Consider for example a situation, where data produced by an
experiment always has the same storage class
exp-a:alldata@osm
. This is good for the tertiary
storage system, since all data is supposed to go to the same tape set
sequentially. However, the data also contains a relatively small amount
of meta-data, which is accessed much more often by analysis jobs than
the rest of the data. You would like to keep the meta-data on a
dedicated set of dCache pools. However, the storage class does not
provide means to accomplish that.
The cache class of a directory is set by the tag
cacheClass
as follows:
[root] #
echo "metaData" >! "
.(tag)(cacheClass)
"
In the above example the meta-data is stored in directories which are tagged in this way.
There is a nice trick for easy checking of the existing tags in one directory:
[root] #
grep '' `cat '.(tags)()'`
.(tag)(OSMTemplate):StoreName exp-a .(tag)(sGroup):run2004 .(tag)(cacheClass):metaData
This only works, if the quote-symbols are used correctly. (tick, tick, back-tick, tick, tick, back-tick).

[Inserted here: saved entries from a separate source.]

`config.mk`:
```
export PLATFORM = sky130hd
export DESIGN_NAME = restoring_divider_flat
export DESIGN_NICKNAME = d
export VERILOG_FILES = /design/src/rtl/restoring_divider_if.sv /design/src/rtl/restoring_divider.sv /design/src/flat_wrapper.sv
export SDC_FILE = /design/constraint.sdc
export NUM_CORES = 1
export LEC_CHECK = 0
export ABC_CLOCK_PERIOD_IN_PS = 2400
export BUFFER_PORTS_ARGS = -buffer_cell sky130_fd_sc_hd__buf_2
export CORE_ASPECT_RATIO = 0.9
export CORE_MARGIN = 2
export CORE_UTILIZATION = 31
export CTS_CLUSTER_SIZE = 28
export DETAILED_ROUTE_END_ITERATION = 8
export GPL_TIMING_DRIVEN = 0
export PLACE_DENSITY = 0.48
export SYNTH_ARGS = -nofsm -noshare
export SYNTH_HDL_FRONTEND = slang
export SYNTH_SLANG_ARGS = --single-unit
export TNS_END_PERCENT = 30
```
`constraint.sdc`:
```
create_clock -name clk -period 2.4 [get_ports clk]
set_clock_uncertainty 0.2 [all_clocks]
set_input_delay 0.36 -clock clk [delete_from_list [all_inputs] [get_ports clk]]
set_output_delay 0.36 -clock clk [all_outputs]
set_load 0.03 [all_outputs]
```
`src/rtl/restoring_divider_if.sv`:
```
// Operand/result handshake bundle between the PE controller and the restoring divider.
// The controller side (master) drives operands and out_ready; the divider (slave)
// drives in_ready, the result fields and busy.
interface restoring_divider_if #(
    parameter int WIDTH = 8
);
    logic             in_valid;
    logic             in_ready;
    logic [WIDTH-1:0] dividend;
    logic [WIDTH-1:0] divisor;
    logic             out_valid;
    logic             out_ready;
    logic [WIDTH-1:0] quotient;
    logic [WIDTH-1:0] remainder;
    logic             div_by_zero;
    logic             busy;

    modport master (
        output in_valid, dividend, divisor, out_ready,
        input  in_ready, out_valid, quotient, remainder, div_by_zero, busy
    );

    modport slave (
        input  in_valid, dividend, divisor, out_ready,
        output in_ready, out_valid, quotient, remainder, div_by_zero, busy
    );
endinterface

```
`src/rtl/restoring_divider.sv`:
```
// Sequential unsigned restoring divider: one quotient bit per cycle by trial
// subtraction (add of ~divisor with carry-in 1). Operands arrive on a valid/ready
// pair, results leave on a second valid/ready pair and are held until the next result.
module restoring_divider #(
    parameter int WIDTH = 8
) (
    input logic                clk,
    input logic                rst_n,
    restoring_divider_if.slave bus
);
    localparam int             CW       = $clog2(WIDTH);
    localparam logic [CW-1:0]  CNT_LAST = CW'(WIDTH - 1);

    typedef enum logic [1:0] {
        IDLE = 2'd0,
        CALC = 2'd1,
        DONE = 2'd2
    } state_t;

    state_t           state_q, state_d;

    // Working registers: partial remainder P, dividend/quotient shift register Q.
    // A restored P is always below the divisor, so WIDTH bits hold it; the extra
    // sign bit only exists inside the trial sum.
    logic [WIDTH-1:0] p_q, p_d;
    logic [WIDTH-1:0] q_q, q_d;
    logic [WIDTH-1:0] div_q, div_d;
    logic [CW-1:0]    cnt_q, cnt_d;

    // Result registers, separate from the working set so a new accept does not
    // disturb the last result still on the outputs.
    logic [WIDTH-1:0] quo_q, quo_d;
    logic [WIDTH-1:0] rem_q, rem_d;
    logic             dbz_q, dbz_d;

    logic [WIDTH:0]   shifted;
    logic [WIDTH:0]   trial;
    logic [WIDTH-1:0] p_next;
    logic [WIDTH-1:0] q_next;
    logic             accept;
    logic             divisor_zero;

    // Operand acceptance is only possible while idle.
    always_comb begin
        accept       = bus.in_valid && (state_q == IDLE);
        divisor_zero = (bus.divisor == '0);
    end

    // State register.
    always_ff @(posedge clk or negedge rst_n) begin
        // NOTE: sequential state uses non-blocking assignments so every flop samples
        // pre-edge values regardless of process ordering.
        if (!rst_n) begin
            state_q <= IDLE;
        end else begin
            state_q <= state_d;
        end
    end

    // Next-state logic.
    always_comb begin
        // NOTE: every combinationally assigned signal gets a default first so no
        // path leaves it unassigned and no latch is inferred.
        state_d = state_q;
        case (state_q)
            IDLE: if (accept)                 state_d = divisor_zero ? DONE : CALC;
            CALC: if (cnt_q == CNT_LAST)      state_d = DONE;
            DONE: if (bus.out_ready)          state_d = IDLE;
            default:                          state_d = IDLE;
        endcase
    end

    // One restoring step: shift {P,Q} left, trial-subtract, keep or restore.
    always_comb begin
        shifted = {p_q, q_q[WIDTH-1]};
        trial   = shifted + ~{1'b0, div_q} + {{WIDTH{1'b0}}, 1'b1};
        p_next  = shifted[WIDTH-1:0];
        q_next  = {q_q[WIDTH-2:0], 1'b0};
        if (!trial[WIDTH]) begin
            p_next = trial[WIDTH-1:0];
            q_next = {q_q[WIDTH-2:0], 1'b1};
        end
    end

    // Datapath next values: load on accept, iterate in CALC, capture the result on
    // the final iteration (or immediately for a zero divisor).
    always_comb begin
        p_d   = p_q;
        q_d   = q_q;
        div_d = div_q;
        cnt_d = cnt_q;
        quo_d = quo_q;
        rem_d = rem_q;
        dbz_d = dbz_q;
        if (accept) begin
            div_d = bus.divisor;
            q_d   = bus.dividend;
            p_d   = '0;
            cnt_d = '0;
            dbz_d = divisor_zero;
            if (divisor_zero) begin
                quo_d = '1;
                rem_d = bus.dividend;
            end
        end else if (state_q == CALC) begin
            p_d   = p_next;
            q_d   = q_next;
            cnt_d = cnt_q + CW'(1);
            if (cnt_q == CNT_LAST) begin
                quo_d = q_next;
                rem_d = p_next;
            end
        end
    end

    // Datapath and result registers; reset aborts any division in flight.
    always_ff @(posedge clk or negedge rst_n) begin
        if (!rst_n) begin
            p_q   <= '0;
            q_q   <= '0;
            div_q <= '0;
            cnt_q <= '0;
            quo_q <= '0;
            rem_q <= '0;
            dbz_q <= 1'b0;
        end else begin
            p_q   <= p_d;
            q_q   <= q_d;
            div_q <= div_d;
            cnt_q <= cnt_d;
            quo_q <= quo_d;
            rem_q <= rem_d;
            dbz_q <= dbz_d;
        end
    end

    // Outputs: handshakes decoded from state only, results straight from registers.
    always_comb begin
        bus.in_ready    = (state_q == IDLE);
        bus.out_valid   = (state_q == DONE);
        bus.busy        = (state_q != IDLE);
        bus.quotient    = quo_q;
        bus.remainder   = rem_q;
        bus.div_by_zero = dbz_q;
    end
endmodule

```
`src/flat_wrapper.sv`:
```
// flat-port wrapper written by rule: the top's interface ports become plain ports
module restoring_divider_flat 
#(
    parameter int WIDTH = 8
)
  (clk, rst_n, bus_in_valid, bus_dividend, bus_divisor, bus_out_ready, bus_in_ready, bus_out_valid, bus_quotient, bus_remainder, bus_div_by_zero, bus_busy);
  restoring_divider_if #(.WIDTH(WIDTH)) bus_i ();
  input logic clk;
  input logic rst_n;
  input wire logic [$bits(bus_i.in_valid)-1:0] bus_in_valid;
  input wire logic [$bits(bus_i.dividend)-1:0] bus_dividend;
  input wire logic [$bits(bus_i.divisor)-1:0] bus_divisor;
  input wire logic [$bits(bus_i.out_ready)-1:0] bus_out_ready;
  output wire logic [$bits(bus_i.in_ready)-1:0] bus_in_ready;
  output wire logic [$bits(bus_i.out_valid)-1:0] bus_out_valid;
  output wire logic [$bits(bus_i.quotient)-1:0] bus_quotient;
  output wire logic [$bits(bus_i.remainder)-1:0] bus_remainder;
  output wire logic [$bits(bus_i.div_by_zero)-1:0] bus_div_by_zero;
  output wire logic [$bits(bus_i.busy)-1:0] bus_busy;
  assign bus_i.in_valid = bus_in_valid;
  assign bus_i.dividend = bus_dividend;
  assign bus_i.divisor = bus_divisor;
  assign bus_i.out_ready = bus_out_ready;
  assign bus_in_ready = bus_i.in_ready;
  assign bus_out_valid = bus_i.out_valid;
  assign bus_quotient = bus_i.quotient;
  assign bus_remainder = bus_i.remainder;
  assign bus_div_by_zero = bus_i.div_by_zero;
  assign bus_busy = bus_i.busy;
  restoring_divider #(.WIDTH(WIDTH)) u_core (.clk(clk), .rst_n(rst_n), .bus(bus_i));
endmodule
```
==> results of run 1 <==
cells in the final DEF, fill, tap and decap left out, types with 5 or more instances in the layout:
cell type and n:
clkbuf_1 8, buf_2 39, dfrtp_1 46, a22oi_1 15, nand3_1 10, buf_4 7, nand2b_1 7, ha_1 9
clkbuf_8 5, nor2b_1 5, inv_1 12, nor2_1 6, o21ai_0 16, nand2_1 56, o21ai_1 12, a21oi_1 11
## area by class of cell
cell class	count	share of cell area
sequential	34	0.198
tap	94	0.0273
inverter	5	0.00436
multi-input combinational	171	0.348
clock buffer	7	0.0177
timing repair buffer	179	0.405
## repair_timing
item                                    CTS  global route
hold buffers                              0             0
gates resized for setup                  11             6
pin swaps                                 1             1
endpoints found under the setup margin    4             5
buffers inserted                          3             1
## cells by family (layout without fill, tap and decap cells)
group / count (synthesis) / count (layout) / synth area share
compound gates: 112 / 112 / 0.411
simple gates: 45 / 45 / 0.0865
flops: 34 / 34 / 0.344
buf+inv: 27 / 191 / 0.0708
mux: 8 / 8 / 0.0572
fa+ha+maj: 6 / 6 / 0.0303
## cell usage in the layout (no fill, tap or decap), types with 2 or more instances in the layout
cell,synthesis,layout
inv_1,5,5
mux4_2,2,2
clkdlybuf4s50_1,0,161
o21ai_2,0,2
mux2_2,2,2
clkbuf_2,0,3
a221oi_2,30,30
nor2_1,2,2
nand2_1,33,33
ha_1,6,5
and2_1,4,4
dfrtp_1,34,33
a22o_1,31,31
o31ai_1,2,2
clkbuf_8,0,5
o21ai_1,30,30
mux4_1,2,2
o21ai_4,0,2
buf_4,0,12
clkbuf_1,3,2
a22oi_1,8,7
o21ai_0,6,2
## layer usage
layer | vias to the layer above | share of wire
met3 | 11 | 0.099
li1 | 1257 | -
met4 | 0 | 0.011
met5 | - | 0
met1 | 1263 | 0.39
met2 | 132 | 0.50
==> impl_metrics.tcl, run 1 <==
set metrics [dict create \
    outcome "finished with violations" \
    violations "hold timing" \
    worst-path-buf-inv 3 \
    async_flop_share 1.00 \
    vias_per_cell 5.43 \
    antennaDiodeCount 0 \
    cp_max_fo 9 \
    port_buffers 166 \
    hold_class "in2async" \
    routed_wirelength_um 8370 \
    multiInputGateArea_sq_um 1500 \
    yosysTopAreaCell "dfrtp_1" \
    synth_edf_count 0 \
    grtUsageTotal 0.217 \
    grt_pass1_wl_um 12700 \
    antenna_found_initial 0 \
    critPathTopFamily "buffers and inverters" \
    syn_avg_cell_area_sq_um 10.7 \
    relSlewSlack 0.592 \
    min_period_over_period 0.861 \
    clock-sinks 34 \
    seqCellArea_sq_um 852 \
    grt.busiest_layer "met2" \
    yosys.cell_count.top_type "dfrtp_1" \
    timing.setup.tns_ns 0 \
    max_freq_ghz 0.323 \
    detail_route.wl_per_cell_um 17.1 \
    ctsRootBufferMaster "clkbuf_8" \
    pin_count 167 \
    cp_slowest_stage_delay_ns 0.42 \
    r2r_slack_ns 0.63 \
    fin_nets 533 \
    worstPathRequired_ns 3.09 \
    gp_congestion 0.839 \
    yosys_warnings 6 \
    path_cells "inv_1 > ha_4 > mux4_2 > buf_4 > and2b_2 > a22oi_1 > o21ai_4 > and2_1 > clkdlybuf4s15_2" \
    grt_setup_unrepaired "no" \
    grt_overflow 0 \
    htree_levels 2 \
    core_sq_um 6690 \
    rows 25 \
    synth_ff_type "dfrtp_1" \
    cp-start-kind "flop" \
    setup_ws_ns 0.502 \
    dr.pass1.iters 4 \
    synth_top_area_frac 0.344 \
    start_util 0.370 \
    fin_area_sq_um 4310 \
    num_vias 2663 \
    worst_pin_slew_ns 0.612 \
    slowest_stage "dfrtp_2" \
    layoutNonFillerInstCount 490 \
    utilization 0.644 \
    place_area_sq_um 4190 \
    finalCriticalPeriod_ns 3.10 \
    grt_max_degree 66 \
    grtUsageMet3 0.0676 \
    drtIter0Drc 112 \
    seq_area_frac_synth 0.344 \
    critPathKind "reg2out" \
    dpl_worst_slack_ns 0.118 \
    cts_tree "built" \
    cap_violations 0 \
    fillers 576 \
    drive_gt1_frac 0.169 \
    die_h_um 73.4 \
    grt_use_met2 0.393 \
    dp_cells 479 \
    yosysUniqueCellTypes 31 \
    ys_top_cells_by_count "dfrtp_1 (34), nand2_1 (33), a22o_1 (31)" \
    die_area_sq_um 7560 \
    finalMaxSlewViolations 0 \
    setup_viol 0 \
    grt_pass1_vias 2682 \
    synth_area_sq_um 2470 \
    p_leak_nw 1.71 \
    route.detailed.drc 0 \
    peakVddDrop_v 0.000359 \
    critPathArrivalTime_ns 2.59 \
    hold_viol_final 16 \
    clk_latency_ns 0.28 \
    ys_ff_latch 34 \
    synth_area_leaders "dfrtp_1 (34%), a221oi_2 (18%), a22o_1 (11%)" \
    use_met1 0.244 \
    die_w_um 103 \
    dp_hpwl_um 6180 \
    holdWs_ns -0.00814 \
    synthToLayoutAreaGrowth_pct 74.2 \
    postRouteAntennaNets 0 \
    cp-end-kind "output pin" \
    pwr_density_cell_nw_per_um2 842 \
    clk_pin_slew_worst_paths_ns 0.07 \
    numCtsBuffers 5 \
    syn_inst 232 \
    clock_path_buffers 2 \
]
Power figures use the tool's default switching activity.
## config.mk

```make
export PLATFORM = sky130hd
export DESIGN_NAME = clk_tick_gen
export DESIGN_NICKNAME = d
export VERILOG_FILES = /design/src/rtl/clk_tick_gen.sv
export SDC_FILE = /design/constraint.sdc
export NUM_CORES = 1
export LEC_CHECK = 0
export CORE_ASPECT_RATIO = 0.6
export CORE_MARGIN = 1.5
export CORE_UTILIZATION = 57
export DETAILED_ROUTE_END_ITERATION = 7
export PLACE_DENSITY = 0.79
export SLEW_MARGIN = 5
export SYNTH_ARGS = -nofsm -noshare
export SYNTH_HDL_FRONTEND = slang
export SYNTH_SLANG_ARGS = --single-unit
export TNS_END_PERCENT = 30
```

## constraint.sdc

```tcl
create_clock -name CLOCK_50 -period 1.7 [get_ports CLOCK_50]
set_input_delay 0.34 -clock CLOCK_50 [delete_from_list [all_inputs] [get_ports CLOCK_50]]
set_output_delay 0.34 -clock CLOCK_50 [all_outputs]
set_load 0.02 [all_outputs]
```

## src/rtl/clk_tick_gen.sv

```systemverilog
// clk_tick_gen: multi-channel clock-enable / divided-clock generator.
//
// Each channel counts CLOCK_50 cycles up to a runtime-loadable divisor and
// produces a one-cycle tick at terminal count plus a 50%-duty divided clock
// that toggles on every tick. A channel runs either continuously or one-shot.
// Slow-rate logic consumes the tick as a synchronous enable. It does not need
// a derived clock.
//
// Ports:
//   CLOCK_50     in   system clock, rising edge
//   reset        in   synchronous, active-high
//   en           in   [NUM_CH] per-channel run enable
//   cfg_we       in   one-cycle configuration write strobe
//   cfg_ch       in   [CH_W] channel targeted by cfg_we
//   cfg_div      in   [CNT_W] new divisor (tick period = div+1)
//   cfg_oneshot  in   1 = one-shot, 0 = continuous
//   tick         out  [NUM_CH] registered one-cycle strobe at terminal count
//   div_clk      out  [NUM_CH] registered toggle on each terminal count
//   done         out  [NUM_CH] one-shot has completed (level)

module clk_tick_ch #(
    parameter int CNT_W       = 10,
    parameter int DEFAULT_DIV = 217
) (
    input  logic             CLOCK_50,
    input  logic             reset,
    input  logic             en,
    input  logic             wr,
    input  logic [CNT_W-1:0] cfg_div,
    input  logic             cfg_oneshot,
    output logic             tick,
    output logic             div_clk,
    output logic             done
);

    localparam logic [CNT_W-1:0] DIV_RST = CNT_W'(DEFAULT_DIV);

    typedef enum logic [1:0] {IDLE, RUN, DONE} state_t;

    state_t           state;
    logic [CNT_W-1:0] cnt;
    logic [CNT_W-1:0] div;
    logic             oneshot;

    always_ff @(posedge CLOCK_50) begin
        if (reset) begin
            state   <= IDLE;
            cnt     <= '0;
            div     <= DIV_RST;
            oneshot <= 1'b0;
            tick    <= 1'b0;
            div_clk <= 1'b0;
            done    <= 1'b0;
        end else if (wr) begin
            // A write beats a coincident terminal count: no tick, no toggle.
            div     <= cfg_div;
            oneshot <= cfg_oneshot;
            cnt     <= '0;
            done    <= 1'b0;
            tick    <= 1'b0;
            state   <= en ? RUN : IDLE;
        end else begin
            tick <= 1'b0;
            case (state)
                IDLE: begin
                    // Counter is held, so a later RUN resumes where it left off.
                    if (en) state <= RUN;
                end
                RUN: begin
                    if (!en) begin
                        state <= IDLE;
                    end else if (cnt == div) begin
                        cnt     <= '0;
                        tick    <= 1'b1;
                        div_clk <= ~div_clk;
                        if (oneshot) begin
                            state <= DONE;
                            done  <= 1'b1;
                        end
                    end else begin
                        cnt <= cnt + CNT_W'(1);
                    end
                end
                DONE: begin
                    // Parked until a write to this channel or a reset.
                end
                default: state <= IDLE;
            endcase
        end
    end

endmodule

module clk_tick_gen #(
    parameter int NUM_CH      = 2,
    parameter int CH_W        = 1,
    parameter int CNT_W       = 10,
    parameter int DEFAULT_DIV = 217
) (
    input  logic              CLOCK_50,
    input  logic              reset,
    input  logic [NUM_CH-1:0] en,
    input  logic              cfg_we,
    input  logic [CH_W-1:0]   cfg_ch,
    input  logic [CNT_W-1:0]  cfg_div,
    input  logic              cfg_oneshot,
    output logic [NUM_CH-1:0] tick,
    output logic [NUM_CH-1:0] div_clk,
    output logic [NUM_CH-1:0] done
);

    // A cfg_ch value with no matching channel decodes to no write strobe.
    // Such a write is therefore dropped and changes no state.
    for (genvar i = 0; i < NUM_CH; i++) begin : g_ch
        logic wr;
        assign wr = cfg_we && (cfg_ch == CH_W'(i));

        clk_tick_ch #(
            .CNT_W       (CNT_W),
            .DEFAULT_DIV (DEFAULT_DIV)
        ) u_ch (
            .CLOCK_50    (CLOCK_50),
            .reset       (reset),
            .en          (en[i]),
            .wr          (wr),
            .cfg_div     (cfg_div),
            .cfg_oneshot (cfg_oneshot),
            .tick        (tick[i]),
            .div_clk     (div_clk[i]),
            .done        (done[i])
        );
    end

endmodule

```

==> results.sh, run 1 <==
export IMPL_slew_headroom_pct=74.62
export IMPL_min_to="g_ch[1].u_ch.div[8]"
export IMPL_arrival_ns=1.30
export IMPL_p_leak_uw=0.001082
export IMPL_hold_viol=0
export IMPL_hold_depth=2
export IMPL_multi_input_area_sq_um=1348
export IMPL_grt_max_degree=16
export IMPL_r2r_end="g_ch[1].u_ch.div_clk"
export IMPL_fin_crit_sh_pct=96.33
export IMPL_nFillCells=299
export IMPL_fp_dieH_microns=54.36
export IMPL_synth_edf_count=0
export IMPL_ir_worst_vdd_uv=511.1
export IMPL_seq_area_frac_synth_pct=41.54
export IMPL_hold_start="g_ch[1].u_ch.div[8]"
export IMPL_cp_slowest_cell="clkdlybuf4s50_1"
export IMPL_slowest_delay_ns=0.62
export IMPL_syn2layout_area_growth_pct=22.17
export IMPL_hold_class="flop to flop"
export IMPL_cts_hold_buffers=0
export IMPL_holdWs_ns=0.4747
export IMPL_drtPass1Iterations=5
export IMPL_ys_warn_count=0
export IMPL_clk_latency_ns=0.31
export IMPL_ys_ff_latch=52
export IMPL_core_area_sq_um=4167
export IMPL_worstPathCellList="clkdlybuf4s50_1"
export IMPL_clk_pin_slew_ns=0.09
export IMPL_drive_above_1_share_pct=15.81
export IMPL_clockRootBuffer="clkbuf_8"
export IMPL_min_period_ns=1.638
export IMPL_fin_nets=348
export IMPL_worst_slew_pin_slew_ns=0.3808
export IMPL_mostFrequentLayoutCell="nand2_1"
export IMPL_synthFlopType="dfxtp_1"
export IMPL_num_rows=18
export IMPL_wl_per_cell_microns=15.23
export IMPL_layout_setup_ws_ns=0.06246
export IMPL_rsz0062_at_grt="false"
export IMPL_mostFrequentLayoutCells="nand2_1, dfxtp_1, xnor2_1"
export IMPL_cp_max_fo=3
export IMPL_netlist_area_sq_um=2506
export IMPL_drc_errors=0
export IMPL_crit_buf_inv=1
export IMPL_total_power_uw=2519
export IMPL_crit_path_end_kind="primary output"
export IMPL_powerDensity_nw_per_um2=822.7
export IMPL_area_sequential_sq_um=1042
export IMPL_numCtsBuffers=5
export IMPL_routed_wirelength_microns=5926
export IMPL_antenna_cells=0
export IMPL_portBuffers=22
export IMPL_track_usage_pct=26.85
export IMPL_chipWidth_microns=88.61
export IMPL_route_vias_total=2185
export IMPL_antenna_found_initial=0
export IMPL_cp_num_cells=1
export IMPL_synth_cells=289
export IMPL_crit_required_ns=1.36
export IMPL_synthDistinctLibCells=39
export IMPL_grt_ovfl_total=0
export IMPL_drt_iter0_drc=100
export IMPL_initial_core_util_pct=60.15
export IMPL_final_core_util_pct=73.48
export IMPL_worst_setup_path_type="flop to primary output"
export IMPL_syn_nets=308
export IMPL_async_reset_ff_share_pct=0
export IMPL_ant_nets=0
export IMPL_reg2reg_from="g_ch[1].u_ch.div[4]"
export IMPL_grt_pass1_vias=1977
export IMPL_htree_levels=2
export IMPL_dp_cells=382
export IMPL_finalWeightedCongestion=0.8648
export IMPL_skew_ns=0.007212
export IMPL_status="finished, final reports clean"
export IMPL_ioPinCount=23
export IMPL_reg2reg_depth=4
export IMPL_stdcell_count=389
export IMPL_maxCapViolCount=0
export IMPL_clk_path_buf_depth=2
export IMPL_dieArea_sq_um=4817
export IMPL_cts_tree="built"
export IMPL_max_clock_freq_mhz=610.7
export IMPL_grt_pass1_wl_microns=9404
export IMPL_start_kind="flop"
export IMPL_setup_viol=0
export IMPL_clkSinkCount=52
export IMPL_dp_slack_ns=-0.1616
export IMPL_cp_top_family="buffers and inverters"
export IMPL_via_per_inst=5.617
export IMPL_ff2ff_setup_slack_ns=0.10
export IMPL_place_hpwl_microns=4559
export IMPL_slew_viol_final=0
export IMPL_syn_area_per_cell_sq_um=8.672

Tags are inherited by sub-directories: Changing a tag of a directory will change the tag of each sub-directory, if the tag has never been changed for this sub-directory directly. Changing tags breaks these inheritance links. Directories in PNFS should never be moved, since this will mess up the inheritance structure and eventually break the whole system.